● Work to complete
Locate the word "patterns" in the material, then show every line that holds it.

----

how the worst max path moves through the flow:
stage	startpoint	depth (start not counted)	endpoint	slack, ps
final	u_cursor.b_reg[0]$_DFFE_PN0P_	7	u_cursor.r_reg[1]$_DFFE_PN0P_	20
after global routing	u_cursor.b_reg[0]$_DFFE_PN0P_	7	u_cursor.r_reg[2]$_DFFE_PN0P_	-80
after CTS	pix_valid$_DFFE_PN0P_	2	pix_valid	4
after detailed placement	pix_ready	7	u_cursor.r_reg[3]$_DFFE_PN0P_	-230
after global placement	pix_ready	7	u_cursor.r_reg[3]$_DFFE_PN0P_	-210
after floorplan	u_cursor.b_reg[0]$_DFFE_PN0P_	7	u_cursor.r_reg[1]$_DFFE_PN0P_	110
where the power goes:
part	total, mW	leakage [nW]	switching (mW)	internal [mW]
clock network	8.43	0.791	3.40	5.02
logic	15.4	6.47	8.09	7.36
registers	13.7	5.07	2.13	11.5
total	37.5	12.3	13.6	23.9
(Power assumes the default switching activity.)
`config.mk`:
```
export PLATFORM = sky130hd
export DESIGN_NAME = adder_uart_sequencer
export DESIGN_NICKNAME = d
export VERILOG_FILES = /design/src/rtl/adder_uart_sequencer.sv
export SDC_FILE = /design/constraint.sdc
export NUM_CORES = 1
export LEC_CHECK = 0
export CAP_MARGIN = 20
export CORE_MARGIN = 8
export CORE_UTILIZATION = 45
export CTS_BUF_LIST = sky130_fd_sc_hd__clkbuf_8 sky130_fd_sc_hd__clkbuf_16
export CTS_CLUSTER_DIAMETER = 50
export DETAILED_ROUTE_END_ITERATION = 10
export GPL_TIMING_DRIVEN = 0
export PLACE_DENSITY = 0.79
export SYNTH_ARGS = -nofsm -noshare
export SYNTH_HDL_FRONTEND = slang
export SYNTH_SLANG_ARGS = --single-unit
```
`constraint.sdc`:
```
create_clock -name clk -period 2 [get_ports clk]
set_input_delay 0.4 -clock clk [delete_from_list [all_inputs] [get_ports clk]]
set_output_delay 0.4 -clock clk [all_outputs]
set_load 0.005 [all_outputs]
```
$ cat config.mk
export PLATFORM = sky130hd
export DESIGN_NAME = mult_div_unit_flat
export DESIGN_NICKNAME = d
export VERILOG_FILES = /design/src/rtl/mult_div_unit_if.sv /design/src/rtl/mult_div_unit.sv /design/src/flat_wrapper.sv
export SDC_FILE = /design/constraint.sdc
export NUM_CORES = 1
export LEC_CHECK = 0
export CAP_MARGIN = 20
export CORE_MARGIN = 4
export CORE_UTILIZATION = 40
export CTS_BUF_LIST = sky130_fd_sc_hd__clkbuf_8
export DETAILED_ROUTE_END_ITERATION = 10
export SKIP_CTS_REPAIR_TIMING = 1
export SYNTH_ARGS = -nofsm -noshare
export SYNTH_HDL_FRONTEND = slang
export SYNTH_SLANG_ARGS = --single-unit
$ cat constraint.sdc
create_clock -name clk -period 3.95 [get_ports clk]
set_input_delay 0.79 -clock clk [delete_from_list [all_inputs] [get_ports clk]]
set_output_delay 0.79 -clock clk [all_outputs]
set_load 0.01 [all_outputs]
$ cat src/rtl/mult_div_unit_if.sv
// Handshake and operand/result bundle between the control unit and the
// iterative multiply/divide engine.
interface mult_div_unit_if #(
    parameter int WIDTH = 32
);
    logic             start;
    logic [1:0]       op;
    logic [WIDTH-1:0] a_in;
    logic [WIDTH-1:0] b_in;
    logic             busy;
    logic             done;
    logic             div_by_zero;
    logic [WIDTH-1:0] hi_out;
    logic [WIDTH-1:0] lo_out;

    modport master (
        output start, op, a_in, b_in,
        input  busy, done, div_by_zero, hi_out, lo_out
    );

    modport slave (
        input  start, op, a_in, b_in,
        output busy, done, div_by_zero, hi_out, lo_out
    );
endinterface
===== config.mk =====
export PLATFORM = sky130hd
export DESIGN_NAME = display_io_b3
export DESIGN_NICKNAME = d
export VERILOG_FILES = /design/src/rtl/display_io_b3_pkg.sv /design/src/rtl/display_io_b3_prescaler.sv /design/src/rtl/display_io_b3.sv
export SDC_FILE = /design/constraint.sdc
export NUM_CORES = 1
export LEC_CHECK = 0
export CORE_UTILIZATION = 52
export DETAILED_ROUTE_END_ITERATION = 16
export GPL_ROUTABILITY_DRIVEN = 0
export HOLD_SLACK_MARGIN = 0.08
export PLACE_DENSITY = 0.82
export SKIP_CTS_REPAIR_TIMING = 1
export SYNTH_ARGS = -nofsm -noshare
export SYNTH_HDL_FRONTEND = slang
export SYNTH_SLANG_ARGS = --single-unit

===== constraint.sdc =====
create_clock -name clk -period 5.45 [get_ports clk]
set_input_delay 1.635 -clock clk [delete_from_list [all_inputs] [get_ports clk]]
set_output_delay 1.635 -clock clk [all_outputs]
set_load 0.01 [all_outputs]

===== src/rtl/display_io_b3_pkg.sv =====
// Shared definitions for the Basys3 seven-segment driver: segment patterns,
// special display codes and the display mode enum.
package display_io_b3_pkg;

    typedef enum logic {
        MODE_PATTERN = 1'b0,
        MODE_RAW     = 1'b1
    } disp_mode_e;

    // Active-high gfedcba patterns for hex digits 0..F
    localparam logic [6:0] SEG_HEX [16] = '{
        7'h3F, 7'h06, 7'h5B, 7'h4F, 7'h66, 7'h6D, 7'h7D, 7'h07,
        7'h7F, 7'h6F, 7'h77, 7'h7C, 7'h39, 7'h5E, 7'h79, 7'h71
    };
    localparam logic [6:0] SEG_BLANK  = 7'h00;
    localparam logic [6:0] SEG_DASH   = 7'h40;
    localparam logic [7:0] CODE_BLANK = 8'h10;
    localparam logic [7:0] CODE_DASH  = 8'h11;

    function automatic logic [6:0] seg_decode(input logic [7:0] code);
        logic [6:0] pat;
        pat = SEG_BLANK;
        if (code[7:4] == 4'h0)
            pat = SEG_HEX[code[3:0]];
        else if (code == CODE_DASH)
            pat = SEG_DASH;
        return pat;
    endfunction

endpackage


===== src/rtl/display_io_b3_prescaler.sv =====
// Free-running power-of-two prescaler; out toggles every 2^(N-1) clocks.
// Also shared by the input debouncer, so it carries no display-specific logic.
module prescaler #(
    parameter int N = 21
) (
    input  logic clk,
    input  logic reset,
    output logic out
);

    localparam logic [N-1:0] ONE = 1;

    logic [N-1:0] r_cnt;

    always_ff @(posedge clk or posedge reset) begin
        if (reset)
            r_cnt <= '0;
        else
            r_cnt <= r_cnt + ONE;
    end

    assign out = r_cnt[N-1];

endmodule


===== src/rtl/display_io_b3.sv =====
// Four-digit multiplexed 7-segment driver: one digit per prescaler tick,
// with registered active-low segment, decimal-point and anode outputs.
module display_io_b3
    import display_io_b3_pkg::*;
#(
    parameter int SCAN_N = 17
) (
    input  logic       clk,
    input  logic       reset,
    input  logic       display_ctrl,
    input  logic [7:0] disp0,
    input  logic [7:0] disp1,
    input  logic [7:0] disp2,
    input  logic [7:0] disp3,
    input  logic [3:0] dp_in,
    output logic [6:0] seg,
    output logic       dp,
    output logic [3:0] an
);

    logic       w_scan_clk;
    logic       w_tick;
    logic       r_scan_prev;
    logic [1:0] r_idx;
    logic [7:0] w_code;
    logic [6:0] w_seg_n;

    prescaler #(.N(SCAN_N)) u_scan_ps (
        .clk   (clk),
        .reset (reset),
        .out   (w_scan_clk)
    );

    // Rising edge of the prescaler output used as a clock enable
    always_ff @(posedge clk or posedge reset) begin
        if (reset)
            r_scan_prev <= 1'b0;
        else
            r_scan_prev <= w_scan_clk;
    end

    assign w_tick = w_scan_clk & ~r_scan_prev;

    always_comb begin
        w_code = disp0;
        case (r_idx)
            2'd0: w_code = disp0;
            2'd1: w_code = disp1;
            2'd2: w_code = disp2;
            2'd3: w_code = disp3;
            default: w_code = disp0;
        endcase
    end

    assign w_seg_n = (disp_mode_e'(display_ctrl) == MODE_RAW) ? ~w_code[6:0]
                                                              : ~seg_decode(w_code);

    // r_idx names the digit loaded on the next tick, so digit 0 is shown first
    always_ff @(posedge clk or posedge reset) begin
        if (reset) begin
            r_idx <= 2'd0;
            an    <= 4'b1111;
            seg   <= 7'h7F;
            dp    <= 1'b1;
        end else if (w_tick) begin
            an    <= ~(4'b0001 << r_idx);
            seg   <= w_seg_n;
            dp    <= ~dp_in[r_idx];
            r_idx <= r_idx + 2'd1;
        end
    end

endmodule


Word level (Yosys, flattened, before mapping) --
Memories as Yosys holds them, arrays and structs flattened. Index checks and enable logic that the tools add are counted.
Word-level totals: logic and storage cells 33, input port bits 39, register bits 32, memory bits (read-only) 112, memories kept 1, output and inout bits 12
Memory list:
- (name not given) | words 16, bits a word 7, read ports 1, clocked after Yosys merged registers in 0, wr ports 0, RTL line display_io_b3_pkg.sv:24 | pat = SEG_HEX[code[3:0]];
Cells by class: eq/ne operators 4, $add $sub $neg 2, bitwise logic cells 7, shift operators 1, reductions and logical operators 2, order comparisons 2, muxes and demuxes 8
Operator list (count):
- two-way mux 7 bit | 5
- one-hot mux 8 bit (4 select lines) | 1
- adder 17 x 1 -> 17 bit (second input constant) | 1
- inverter 7 bit | 2
- equality test 8 x 5 -> 1 bit (second input constant) | 1
- greater-or-equal comparator 5 bit (second input constant) | 1
- inverter 4 -> 5 bit | 1
- equality test 2 bit (second input constant) | 2
- logical NOT 4 bit | 1
- inverter 4 bit | 1
- << shifter 1 x 2 -> 4 bit (first input constant) | 1
- less-than comparator 2 x 3 -> 1 bit (second input constant) | 1
- adder 2 x 1 -> 2 bit (second input constant) | 1
- binary-select mux 1 bit (select 2 bit) | 1
- equality test 2 x 1 -> 1 bit (second input constant) | 1
- logical NOT 2 bit | 1
- inverter 1 bit | 2
- bitwise AND 1 bit | 1
- two-way mux 1 bit | 1

Logic depth before layout (Yosys ltp) --
depth in word-level cells 9, mapped depth 11

By module --
From an unflattened synthesis, not the netlist that was laid out.
Unflattened totals: cell total of the unflattened synthesis 202, area total of the unflattened synthesis 2043.2 sq um
By module, submodules not included:
- display_io_b3 | area an instance 1278.7 sq um, seq. area each 390.4 sq um, cells each 139, instances 1
- prescaler | area an instance 764.5 sq um, seq. area each 425.4 sq um, cells each 63, instances 1

Worst setup path before layout --
OpenSTA, ideal clock, no wires.
path kind input to register, start point input disp1[0], end point register seg[4], library setup time 0.079 ns, path slack 2.327 ns, arrival time 3.044 ns, stages 8, buffers on the path 0, cells stage by stage a22oi_1 o2bb2ai_1 inv_1 ha_1 nand2_1 o221ai_1 a211o_1 a22o_1
On the way: cells in the longest elaborated chain, start to end 8
RTL lines:
- from (decl) | RTL line display_io_b3.sv:12 | input logic [7:0] disp1,
- one-hot mux 8 bit (4 select lines) | RTL line display_io_b3.sv:46 | case (r_idx)
- inverter 4 -> 5 bit (not written as such) | RTL line display_io_b3_pkg.sv:24
- memory (16 x 7 bit)
- two-way mux 7 bit (not written as such) (2 in a row) | RTL line display_io_b3_pkg.sv:24
- two-way mux 7 bit | RTL line display_io_b3_pkg.sv:23 | if (code[7:4] == 4'h0)
- inverter 7 bit | RTL line display_io_b3.sv:56 | : ~seg_decode(w_code);
- two-way mux 7 bit | RTL line display_io_b3.sv:55 | assign w_seg_n = (disp_mode_e'(display_ctrl) == MODE_RAW) ? ~w_code[6:0]
- to (signal assigned) | RTL line display_io_b3.sv:67 | seg <= w_seg_n;
- to (decl) | RTL line display_io_b3.sv:16 | output logic [6:0] seg,
Every way passes these cells. The select of a mux whose other input is x is not followed. A chain may end at the register's enable or synchronous reset.

Worst setup path after layout --
start point input disp3[2], end point register seg[4]
On the way: cells in the longest elaborated chain, start to end 8
RTL lines:
- from (decl) | RTL line display_io_b3.sv:14 | input logic [7:0] disp3,
- one-hot mux 8 bit (4 select lines) | RTL line display_io_b3.sv:46
- inverter 4 -> 5 bit (not written as such) | RTL line display_io_b3_pkg.sv:24
- memory (16 x 7 bit)
- two-way mux 7 bit (not written as such) (2 in a row) | RTL line display_io_b3_pkg.sv:24
- two-way mux 7 bit | RTL line display_io_b3_pkg.sv:23
- inverter 7 bit | RTL line display_io_b3.sv:56
- two-way mux 7 bit | RTL line display_io_b3.sv:55
Every way passes these cells. The select of a mux whose other input is x is not followed.

==> qor.log <==
[outcome] result of the run complete, no violations
[global_route] global-route wire length before repair 7355 um
[clock_network] maximum level of the CTS H-tree 2
[die] full die area 3958 sq um
[yosys] number of flops mapped to enable cells by yosys 0
[yosys] post-synth net total 253
[sta] fin crit share 69.82%
[placement] worst-case setup slack after placement 1425 ps
[detailed_routing] number of violations reported at the end of detailed-routing iteration 0 84
[sta] final number of setup-violating endpoints 0
[detailed_routing] DR vias 1697
[clock_network] Sinks on Clock Net 32
[yosys] sequential-to-total area share from yosys stat 42.28%
[job] max-capacitance violation count 0
[final_layout] final non-filler cell area 2542 sq um
[final_layout] final-stage net count 302
[final_layout] count of filler cells inserted in the layout 252
[placement] final HPWL from detailed placement 3361 um
[global_route] GR Util All Layers 23.96%
[die] I/O pin cnt 51
[die] height of the chip 62.91 um
[yosys] flip-flop cell with the highest count after synthesis dfrtp_1
[sta] final slew viol count 0
[final_layout] Layout Cells excl Fill 297
[final_layout] Layout Utilization 73.86%
[detailed_routing] first-pass detailed-route iteration total 4
[sta] final hold violations 0
[sta] Setup WS post-layout 1645 ps
[clock_network] number of buffers added by the clock tree synthesis step 5
[global_route] maximum number of pins on one net before global-route repair 19
[critical_path] Crit Path Category primary input to flip-flop
[sta] Slew headroom 20.42%
[global_route] via count of the first global-routing pass 1572
[sta] final critical-path required period 3805 ps
[yosys] post-synthesis average cell area 9.599 sq um
[detailed_routing] per-cell routed wire length 15.04 um
[critical_path] highest fanout seen on the critical path 11
[power] Max VDD drop 0.2207 mV
[clock_network] later-pin clock latency in the skew report 280 ps
[die] Die W 62.91 um
[die] count of standard-cell rows 21
[power] sum of internal, switching and leakage power 483.1 uW
[clock_network] clock root buffer clkbuf_8
[final_layout] Layout area overhead 31.78%
[detailed_routing] drt total wl 4467 um
[clock_network] clock-pin slew on the worst setup and hold paths 70 ps
[yosys] proportion of synthesized flip-flops having asynchronous set or reset 100.0%
[die] initial core utilization 56.05%
[clock_network] Bufs on Longest Clock Path 2
[critical_path] worst endpoint data arrival time 4020 ps
[critical_path] CP required 5660 ps
[sta] worst-margin pin slew 1181 ps
[sta] minimum hold slack 437.3 ps
[critical_path] internal reg-to-reg setup slack 2390 ps
[sta] maximum clock rate 262.8 MHz
[placement] total of buffers placed on input and output ports 50
[critical_path] sort of element at the end of the critical path flip-flop
[die] area of the core 3442 sq um
[detailed_routing] count of unresolved DRC violations after routing 0
[final_layout] antenna diode instance count 0
[final_layout] fraction of final layout cells with drive strength greater than 1 10.76%
[placement] placed instance area 2450 sq um
[yosys] area of the mapped netlist 1929 sq um
[yosys] number of library cell types mapped by synthesis 44
[yosys] Yosys warning total 0
[detailed_routing] Routed Antenna Nets 0
[min_path] Min-Delay Path Class flip-flop to flip-flop
[sta] unrepaired setup endpoints after global routing no
[power] total power density per cell area 190.0 nW/um^2
[yosys] post-synthesis register bit count 32
[critical_path] kind of start point of the critical path primary input
[detailed_routing] via count normalized by instance count 5.714
[placement] placed cell count 289
[global_route] initial antenna violation count 0
[global_route] GRT Residual Overflow 0
[sta] Final TNS setup 0 ps
[power] Leak 1.092 nW
[clock_network] CTS tree built
[sta] worst clock skew on the final layout 8.567 ps
[yosys] Mapped Cells 201
==> path summary, 6_finish.rpt <==
| check | depth (start not counted) | end | start |
|---|---|---|---|
| min in group asynchronous | 2 | r_idx[0]$_DFFE_PP0P_ | reset |
| worst min register to register | 0 | r_scan_prev$_DFF_PP0_ | u_scan_ps.r_cnt[16]$_DFF_PP0_ |
| worst max-delay path | 6 | seg[4]$_DFFE_PP1P_ | disp3[2] |
| worst min-delay path | 0 | r_scan_prev$_DFF_PP0_ | u_scan_ps.r_cnt[16]$_DFF_PP0_ |
| max in group asynchronous | 3 | seg[6]$_DFFE_PP1P_ | reset |
| worst max register to register | 10 | seg[4]$_DFFE_PP1P_ | r_idx[0]$_DFFE_PP0P_ |
==> placed cells by master (no fill, tap or decap), types with 3 or more instances in the layout <==
| cell | netlist | final |
|---|---|---|
| and3_1 | 5 | 5 |
| o21ai_0 | 14 | 14 |
| xnor2_1 | 12 | 12 |
| clkdlybuf4s50_1 | 0 | 50 |
| a222oi_1 | 4 | 4 |
| nor2_1 | 5 | 5 |
| nand2_1 | 23 | 23 |
| nand2b_1 | 3 | 3 |
| dfrtp_1 | 20 | 20 |
| ha_1 | 13 | 13 |
| inv_1 | 11 | 11 |
| nand3_1 | 6 | 6 |
| nor2b_1 | 4 | 4 |
| clkbuf_8 | 0 | 6 |
| a22oi_1 | 3 | 3 |
| dfstp_2 | 12 | 12 |
| xor2_1 | 4 | 4 |
| a21oi_1 | 11 | 11 |
| o22ai_1 | 3 | 3 |
| a31oi_1 | 9 | 9 |
| nor3_1 | 4 | 4 |
==> synthesized netlist by cell type (all sizes together), types with 2 or more instances <==
library cell / number / area share (%)
o21a: 2 / 0.78
a211o: 2 / 0.97
nand2b: 3 / 0.97
nor2: 5 / 0.97
o22ai: 3 / 0.97
a31oi: 9 / 2.9
nor2b: 4 / 1.3
a22oi: 3 / 1.2
nor3: 4 / 1.0
a22o: 3 / 1.4
a21oi: 11 / 2.9
dfrtp: 20 / 26
dfstp: 12 / 16
and3: 5 / 1.6
a222oi: 4 / 2.1
o21ai: 15 / 3.9
ha: 13 / 8.4
xnor2: 12 / 5.4
a21o: 2 / 0.84
o211ai: 2 / 0.78
inv: 11 / 2.1
xor2: 4 / 1.8
nand2: 23 / 4.5
nand3: 6 / 1.6
buf: 4 / 1.4
clkbuf: 5 / 0.97
and4: 2 / 0.91
==> cell families (layout without fill, tap and decap cells) <==
group	after synthesis	in the layout	share of synthesized area (%)
AOI/OAI and AO/OA	62	62	21.27
muxes	2	2	1.751
DFF	32	32	42.28
adders and majority gates	13	13	8.431
buffers and inverters	20	70	4.475
and+or+nand+nor	56	56	14.53
xor gates and xnor gates	16	16	7.263
==> power by group <==
group	internal (mW)	leakage (nW)	switching [mW]	total (mW)
clock	0.101	0.0510	0.0835	0.184
combinational	0.0344	0.651	0.0248	0.0592
sequential	0.239	0.390	0.000593	0.240
total	0.374	1.09	0.109	0.483
==> per-layer routing <==
layer	vias up	share of wire (%)	track usage [%]
li1	826	-	-
met3	7	7.2	7.664
met2	61	45	36.02
met5	-	0	0
met4	0	0.99	7.267
met1	803	47	32.63
==> flip-flops by register name (all words and copies together), names as in the netlist <==
register         cells
u_scan_ps.r_cnt     17
seg                  7
an                   4
r_idx                2
dp                   1
r_scan_prev          1
==> cell type report <==
cell class	count	area (sq um)	share of cell area, %
Timing Repair Buffer	51	508.0	19.98
Sequential cell	32	815.8	32.09
Clock buffer	6	82.58	3.248
Tap cell	46	57.56	2.264
Inverter	11	41.29	1.624
Multi-Input combinational cell	149	1027	40.40
Clock inverter	2	10.01	0.3937
==> critical path: stages <==
cell             delay (ps)
clkdlybuf4s50_1         400
a22o_1                  240
o21ai_0                 930
o221ai_1                290
a211o_1                 320
a22o_1                  200
Note: power is estimated with default switching activity, not from simulation.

----

● Completed task
// Shared definitions for the Basys3 seven-segment driver: segment patterns,
    // Active-high gfedcba patterns for hex digits 0..F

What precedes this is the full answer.